This is an optimization exercise on Yosys and OpenROAD, whose aim is small area, a short achievable clock period and few clock cycles per item, not a production implementation. Where RTL was checked, it was by simulation tests only, not by an equivalence proof against the original. No activity file was given, so power comes from the tool's default toggle rates.

==> flow/design.v (excerpt) <==
module wib_transpose8 (
    input  wire        clk,
    input  wire        rst,         
    input  wire        in_valid,
    output wire        in_ready,
    input  wire [63:0] in_data,
    output wire        out_valid,
    input  wire        out_ready,
    output wire [63:0] out_data,
    output wire        out_last     
);
clock: 8.5 ns
lec_check: 0
cap_margin: 20
core_margin: 2
core_utilization: 60
place_density: 0.72
slew_margin: 20
standard.sh (not shown) runs the stock make flow with config.mk's settings and CLKGATE_MAP_FILE= SYNTH_SCRIPT=/design/flow/synth_recipe.tcl, a recipe that flattens the netlist after the stock synthesis.
==> flow/flow/run.sh <==
#!/bin/bash
# Standard ORFS layout with two changes: port buffers use buf_2 instead of the
# default pick, and clock-tree sinks are clustered into larger groups.
set -euo pipefail
export BUFFER_PORTS_ARGS="-buffer_cell sky130_fd_sc_hd__buf_2"
export CTS_ARGS="-sink_clustering_enable -repair_clock_nets -sink_clustering_size 20 -sink_clustering_max_diameter 45 -sink_buffer_max_cap_derate 1.0 -root_buf sky130_fd_sc_hd__clkbuf_16 -tree_buf sky130_fd_sc_hd__clkbuf_16 -buf_list {sky130_fd_sc_hd__clkbuf_8 sky130_fd_sc_hd__clkbuf_16}"
export SETUP_SLACK_MARGIN=5.6
bash standard.sh > standard.log 2>&1
Testbench counts at the start, summed over its fixed seeds: cycles 18,224, blocks 64.
Next try:
==> flow/flow/run.sh (replaced) <==
#!/bin/bash
# Standard ORFS layout with two changes: port buffers use buf_2 instead of the
# default pick, and clock-tree sinks are clustered into larger groups.
set -euo pipefail
export BUFFER_PORTS_ARGS="-buffer_cell sky130_fd_sc_hd__buf_2"
export CTS_ARGS="-sink_clustering_enable -repair_clock_nets -sink_clustering_size 20 -sink_clustering_max_diameter 45 -sink_buffer_max_cap_derate 1.0 -distance_between_buffers 100 -root_buf sky130_fd_sc_hd__clkbuf_16 -tree_buf sky130_fd_sc_hd__clkbuf_16 -buf_list {sky130_fd_sc_hd__clkbuf_8 sky130_fd_sc_hd__clkbuf_16}"
export SETUP_SLACK_MARGIN=5.6
bash standard.sh > standard.log 2>&1
--- a/flow/config.mk
+++ b/flow/config.mk
@@ -10,2 +10,2 @@
-export CORE_UTILIZATION = 60
-export PLACE_DENSITY = 0.72
+export CORE_UTILIZATION = 55
+export PLACE_DENSITY = 0.65
Outcome: The new run passed the timing, DRC and antenna checks; via count hardly moves; power is higher by 0.81%; hold slack is worse by 0.0067 ns; non-clock buffer count increases by 1; critical path depth does not change; worst setup slack gets worse by 0.21 ns; core utilization falls by 5.1 points; cell area grows by about 0.5%.
Next try:
==> flow/flow/run.sh (replaced) <==
#!/bin/bash
# Standard ORFS layout with two changes: port buffers use buf_2 instead of the
# default pick, and clock-tree sinks are clustered into larger groups.
set -euo pipefail
export BUFFER_PORTS_ARGS="-buffer_cell sky130_fd_sc_hd__buf_2"
export CTS_ARGS="-sink_clustering_enable -repair_clock_nets -sink_clustering_size 20 -sink_clustering_max_diameter 45 -sink_buffer_max_cap_derate 1.0 -balance_levels -root_buf sky130_fd_sc_hd__clkbuf_16 -tree_buf sky130_fd_sc_hd__clkbuf_16 -buf_list {sky130_fd_sc_hd__clkbuf_8 sky130_fd_sc_hd__clkbuf_16}"
export SETUP_SLACK_MARGIN=5.6
bash standard.sh > standard.log 2>&1
Count of clock-buffer cells in the layout decreases by 23.
Core utilization is about the same.
Cell area barely changes.
Clock skew stays flat.
Next try:
==> flow/flow/run.sh (replaced) <==
#!/bin/bash
# The standard ORFS layout (standard.sh, standard synthesis unchanged)
# with these changes:
#  - port buffers are buf_2 cells (the default pick is a slow delay cell);
#  - timing repair aims for 5.6 ns of setup slack.
# The make output goes to standard.log; ORFS keeps each step's log under
# orfs/logs/.
set -euo pipefail
export BUFFER_PORTS_ARGS="-buffer_cell sky130_fd_sc_hd__buf_2"
export CTS_ARGS="-sink_clustering_enable -repair_clock_nets -sink_clustering_size 20 -sink_clustering_max_diameter 45 -sink_buffer_max_cap_derate 1.0 -root_buf sky130_fd_sc_hd__clkbuf_16 -tree_buf sky130_fd_sc_hd__clkbuf_16 -buf_list {sky130_fd_sc_hd__clkbuf_8 sky130_fd_sc_hd__clkbuf_16}"
export SETUP_SLACK_MARGIN=5.45
bash standard.sh > standard.log 2>&1
--- a/flow/config.mk
+++ b/flow/config.mk
@@ -10,2 +10,2 @@
-export CORE_UTILIZATION = 55
-export PLACE_DENSITY = 0.65
+export CORE_UTILIZATION = 60
+export PLACE_DENSITY = 0.72
Via count hardly moves.
Sequential share of layout area goes up by 0.55 points.
Final cell count came out lower by 2.6%.
Power drops by 0.88%.
Core utilization went up by 5.0 points.

## the baseline
wib_transpose8, a different RTL version from the one above (not shown whole).
For scale: about 250,000 µm² of cells after synthesis.
export LEC_CHECK = 0
export CAP_MARGIN = 20
export CORE_MARGIN = 2
export CORE_UTILIZATION = 55
export PLACE_DENSITY = 0.65
export SETUP_SLACK_MARGIN = 5
export SLEW_MARGIN = 20
create_clock -name core_clock -period 8.5 [get_ports {clk}]
==> flow/flow/run.sh <==
#!/bin/bash
# Standard ORFS layout with two changes: port buffers use buf_2 instead of the
# default pick, and clock-tree sinks are clustered into larger groups.
set -euo pipefail
export BUFFER_PORTS_ARGS="-buffer_cell sky130_fd_sc_hd__buf_2"
export CTS_ARGS="-sink_clustering_enable -repair_clock_nets -sink_clustering_size 20 -sink_clustering_max_diameter 45 -sink_buffer_max_cap_derate 1.0 -buf_list {sky130_fd_sc_hd__clkbuf_8 sky130_fd_sc_hd__clkbuf_16}"
bash standard.sh > standard.log 2>&1
> inputs changed (the baseline -> the candidate)
==> flow/run.sh (new file) <==
#!/bin/bash
# synth_recipe.tcl (not shown) runs the flow's synth.tcl, then flattens the netlist and writes it again
# the make line also repeats each setting of config.mk as NAME=value (left out here)
make -C /OpenROAD-flow-scripts/flow DESIGN_CONFIG=/design/flow/config.mk WORK_HOME=/design/flow/orfs CLKGATE_MAP_FILE= SYNTH_SCRIPT=/design/flow/synth_recipe.tcl finish
removed: flow/flow/run.sh
removed: flow/standard.sh
Results
Taking the candidate over the baseline, the power per cell area ratio works out to 1.13. Looking at the candidate and the baseline, the distinct cell type count of the synthesized netlist is a wash. The baseline reports its end point of the critical path as out_data[57] while the candidate reports in_ready. The candidate and the baseline ended up with nearly the same number of port buffers. Changes observed in the candidate relative to the baseline: post-route worst setup slack has decreased; length of routed wiring on met1 grew by 1.7%. Relative to the baseline, first-iteration DRC count decreased by about 3.7% in the candidate. The post-route clock period utilization of the candidate and that of the baseline are within noise of each other. Area: the candidate vs the baseline -> the candidate larger. Relative to the baseline, share of cells above drive strength 1 increased by 2.3 points in the candidate.
No functional check of the RTL was part of any run of this note.

==> re-timing with driven ports <==
The flow's constraints put no driver on any port. The routed layouts listed below were extracted and timed again, unchanged, in two steps.
Step 1, drivers: a clkbuf_16 drives clk and a buf_2 each remaining input, both assumed.
Step 2 times the ports against the registers' clock, not the clock port: input delays grow and output delays shrink by t, the midpoint of the rising clock arrivals with the driver on.
Three values: ideal, step 1, step 2; two values: the first two.
run | shift t [ns] | setup slack, ns | worst setup path at the end
the first run of note 1 | 1.131 | 5.243 / 5.131 / 4.618 | input to register
the second run of note 1 | 1.341 | 5.033 / 4.918 / 4.549 | input to register
the third run of note 1 | 1.123 | 5.240 / 5.125 / 4.571 | input to register
the fourth run of note 1 | 1.134 | 5.236 / 5.122 / 4.488 | input to register
the baseline | 1.257 | 5.007 / 4.899 / 4.078 | input to register
the candidate | 1.199 | 5.003 / 4.887 / 4.186 | input to register
After both steps every run listed still meets setup and hold. The setup slack of the baseline, which loses most, moves by -0.108 ns with the drivers and by -0.929 ns with both steps.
● ● ● ● ● ● ●
TASK TO COMPLETE
Work out the number of lines in the records that contain the string "output". Nothing but that number should be sent back.

RESULT OF THIS TASK
6